The deployment of Large Language Models is constrained by the memory and bandwidth demands of static weights and dynamic Key-Value cache. SVD-based compression provides a hardware-friendly solution to reduce these costs. However, existing methods suffer from two key limitations: some are suboptimal in reconstruction error, while others are theoretically optimal but practically inefficient. In this paper, we propose Swift-SVD, an activation-aware, closed-form compression framework that simultaneously guarantees theoretical optimum, practical efficiency and numerical stability.

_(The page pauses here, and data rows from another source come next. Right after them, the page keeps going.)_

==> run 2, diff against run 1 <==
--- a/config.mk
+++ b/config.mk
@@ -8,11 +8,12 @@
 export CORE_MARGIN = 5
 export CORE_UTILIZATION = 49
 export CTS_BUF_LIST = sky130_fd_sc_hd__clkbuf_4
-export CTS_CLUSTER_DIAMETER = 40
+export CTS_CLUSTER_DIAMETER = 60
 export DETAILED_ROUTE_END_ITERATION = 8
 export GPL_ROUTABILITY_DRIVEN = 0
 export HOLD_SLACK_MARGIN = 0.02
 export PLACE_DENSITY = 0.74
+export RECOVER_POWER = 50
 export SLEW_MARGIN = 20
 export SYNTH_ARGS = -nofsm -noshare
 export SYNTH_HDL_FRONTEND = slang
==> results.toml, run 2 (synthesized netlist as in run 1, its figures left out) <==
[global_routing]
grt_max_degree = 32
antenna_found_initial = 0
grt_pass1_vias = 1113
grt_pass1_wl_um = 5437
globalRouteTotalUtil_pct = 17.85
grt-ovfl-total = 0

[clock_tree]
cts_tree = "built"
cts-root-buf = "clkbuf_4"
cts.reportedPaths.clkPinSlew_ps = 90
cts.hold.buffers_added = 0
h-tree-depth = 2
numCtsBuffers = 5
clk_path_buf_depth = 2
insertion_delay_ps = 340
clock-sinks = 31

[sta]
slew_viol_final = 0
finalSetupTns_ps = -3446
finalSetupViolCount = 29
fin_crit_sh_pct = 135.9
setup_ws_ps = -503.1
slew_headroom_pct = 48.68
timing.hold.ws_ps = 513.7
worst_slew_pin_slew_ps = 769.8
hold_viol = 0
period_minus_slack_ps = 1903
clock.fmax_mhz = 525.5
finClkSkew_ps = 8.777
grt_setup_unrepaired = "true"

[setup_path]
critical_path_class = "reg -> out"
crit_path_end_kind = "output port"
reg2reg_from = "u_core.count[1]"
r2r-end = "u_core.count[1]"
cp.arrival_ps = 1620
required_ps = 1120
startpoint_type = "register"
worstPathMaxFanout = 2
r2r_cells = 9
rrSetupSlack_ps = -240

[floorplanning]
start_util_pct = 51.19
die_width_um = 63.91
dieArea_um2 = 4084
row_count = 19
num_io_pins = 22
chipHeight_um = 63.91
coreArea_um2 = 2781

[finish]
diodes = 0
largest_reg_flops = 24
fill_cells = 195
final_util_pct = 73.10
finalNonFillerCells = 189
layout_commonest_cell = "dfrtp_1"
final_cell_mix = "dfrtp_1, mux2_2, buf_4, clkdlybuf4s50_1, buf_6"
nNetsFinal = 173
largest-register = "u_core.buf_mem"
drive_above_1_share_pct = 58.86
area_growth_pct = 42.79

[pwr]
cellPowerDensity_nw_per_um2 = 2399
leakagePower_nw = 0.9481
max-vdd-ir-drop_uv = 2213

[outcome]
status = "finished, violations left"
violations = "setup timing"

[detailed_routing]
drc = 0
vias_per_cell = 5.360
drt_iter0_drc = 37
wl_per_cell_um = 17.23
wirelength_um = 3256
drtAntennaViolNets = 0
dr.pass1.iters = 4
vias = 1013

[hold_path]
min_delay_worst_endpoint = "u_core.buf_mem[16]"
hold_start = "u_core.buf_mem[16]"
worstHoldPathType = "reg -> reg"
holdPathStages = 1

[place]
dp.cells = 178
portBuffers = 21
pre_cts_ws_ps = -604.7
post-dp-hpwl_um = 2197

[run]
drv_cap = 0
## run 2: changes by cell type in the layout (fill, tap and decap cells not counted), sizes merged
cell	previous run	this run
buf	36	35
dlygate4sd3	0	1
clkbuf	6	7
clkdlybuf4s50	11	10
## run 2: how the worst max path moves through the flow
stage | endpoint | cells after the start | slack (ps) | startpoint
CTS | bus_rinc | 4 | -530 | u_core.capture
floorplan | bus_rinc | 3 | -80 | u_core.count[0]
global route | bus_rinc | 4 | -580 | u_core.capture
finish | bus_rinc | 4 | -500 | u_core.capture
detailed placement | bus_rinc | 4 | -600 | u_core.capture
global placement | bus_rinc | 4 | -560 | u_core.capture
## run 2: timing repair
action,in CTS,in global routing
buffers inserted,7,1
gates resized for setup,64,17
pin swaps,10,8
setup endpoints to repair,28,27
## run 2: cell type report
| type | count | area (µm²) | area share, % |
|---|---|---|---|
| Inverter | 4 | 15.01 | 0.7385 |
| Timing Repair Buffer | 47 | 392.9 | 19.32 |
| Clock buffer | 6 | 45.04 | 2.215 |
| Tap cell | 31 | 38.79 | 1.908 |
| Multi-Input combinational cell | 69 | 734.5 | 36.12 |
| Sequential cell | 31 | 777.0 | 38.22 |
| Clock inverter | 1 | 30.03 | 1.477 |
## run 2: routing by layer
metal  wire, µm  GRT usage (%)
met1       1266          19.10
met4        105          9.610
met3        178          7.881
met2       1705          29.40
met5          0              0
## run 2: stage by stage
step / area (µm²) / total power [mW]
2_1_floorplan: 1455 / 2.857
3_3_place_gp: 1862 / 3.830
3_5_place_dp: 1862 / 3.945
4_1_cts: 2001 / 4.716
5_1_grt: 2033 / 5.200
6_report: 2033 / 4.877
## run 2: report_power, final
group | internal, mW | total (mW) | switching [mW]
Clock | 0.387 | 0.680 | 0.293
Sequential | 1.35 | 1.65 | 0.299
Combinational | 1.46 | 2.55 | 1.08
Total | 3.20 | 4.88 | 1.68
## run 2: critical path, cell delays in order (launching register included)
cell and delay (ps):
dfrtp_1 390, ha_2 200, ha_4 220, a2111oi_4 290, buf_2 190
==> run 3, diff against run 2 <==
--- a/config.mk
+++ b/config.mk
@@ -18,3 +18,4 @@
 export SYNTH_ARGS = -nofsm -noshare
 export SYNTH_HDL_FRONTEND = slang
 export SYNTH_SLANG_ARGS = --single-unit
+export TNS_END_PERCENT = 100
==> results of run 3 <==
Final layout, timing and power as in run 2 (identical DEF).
==> config.mk <==
export PLATFORM = sky130hd
export DESIGN_NAME = ahb_wr_mnt
export DESIGN_NICKNAME = d
export VERILOG_FILES = /design/src/rtl/ahb_wr_mnt.sv
export SDC_FILE = /design/constraint.sdc
export NUM_CORES = 1
export LEC_CHECK = 0
export CAP_MARGIN = 20
export CORE_ASPECT_RATIO = 1.4
export CORE_UTILIZATION = 53
export DETAILED_ROUTE_END_ITERATION = 12
export PLACE_DENSITY = 0.75
export SKIP_LAST_GASP = 1
export SLEW_MARGIN = 25
export SYNTH_ARGS = -nofsm -noshare
export SYNTH_HDL_FRONTEND = slang
export SYNTH_SLANG_ARGS = --single-unit
==> constraint.sdc <==
create_clock -name sysclk -period 5.74 [get_ports sysclk]
set_input_delay 1.722 -clock sysclk [delete_from_list [all_inputs] [get_ports sysclk]]
set_output_delay 1.722 -clock sysclk [all_outputs]
set_load 0.02 [all_outputs]
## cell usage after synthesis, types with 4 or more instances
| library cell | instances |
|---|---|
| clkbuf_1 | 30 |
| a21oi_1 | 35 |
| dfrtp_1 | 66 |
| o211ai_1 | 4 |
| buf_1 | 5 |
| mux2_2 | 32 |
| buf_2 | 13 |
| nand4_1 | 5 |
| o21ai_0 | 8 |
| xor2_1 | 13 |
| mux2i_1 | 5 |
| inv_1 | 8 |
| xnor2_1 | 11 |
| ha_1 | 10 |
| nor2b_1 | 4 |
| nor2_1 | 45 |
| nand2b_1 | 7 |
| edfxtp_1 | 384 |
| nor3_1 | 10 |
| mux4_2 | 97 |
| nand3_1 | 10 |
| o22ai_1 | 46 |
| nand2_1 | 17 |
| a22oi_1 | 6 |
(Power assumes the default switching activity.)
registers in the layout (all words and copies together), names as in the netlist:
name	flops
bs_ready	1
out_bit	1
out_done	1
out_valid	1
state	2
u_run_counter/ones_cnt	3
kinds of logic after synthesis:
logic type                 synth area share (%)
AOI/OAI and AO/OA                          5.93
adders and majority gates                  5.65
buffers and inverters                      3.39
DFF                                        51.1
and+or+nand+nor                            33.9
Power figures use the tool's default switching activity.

Swift-SVD incrementally aggregates covariance of output activations given a batch of inputs and performs a single eigenvalue decomposition after aggregation, enabling training-free, fast, and optimal layer-wise low-rank approximation. We employ effective rank to analyze local layer-wise compressibility and design a dynamic rank allocation strategy that jointly accounts for local reconstruction loss and end-to-end layer importance. Extensive experiments across six LLMs and eight datasets demonstrate that Swift-SVD outperforms state-of-the-art baselines, achieving optimal compression accuracy while delivering 3-70X speedups in end-to-end compression time. Our code will be released upon acceptance.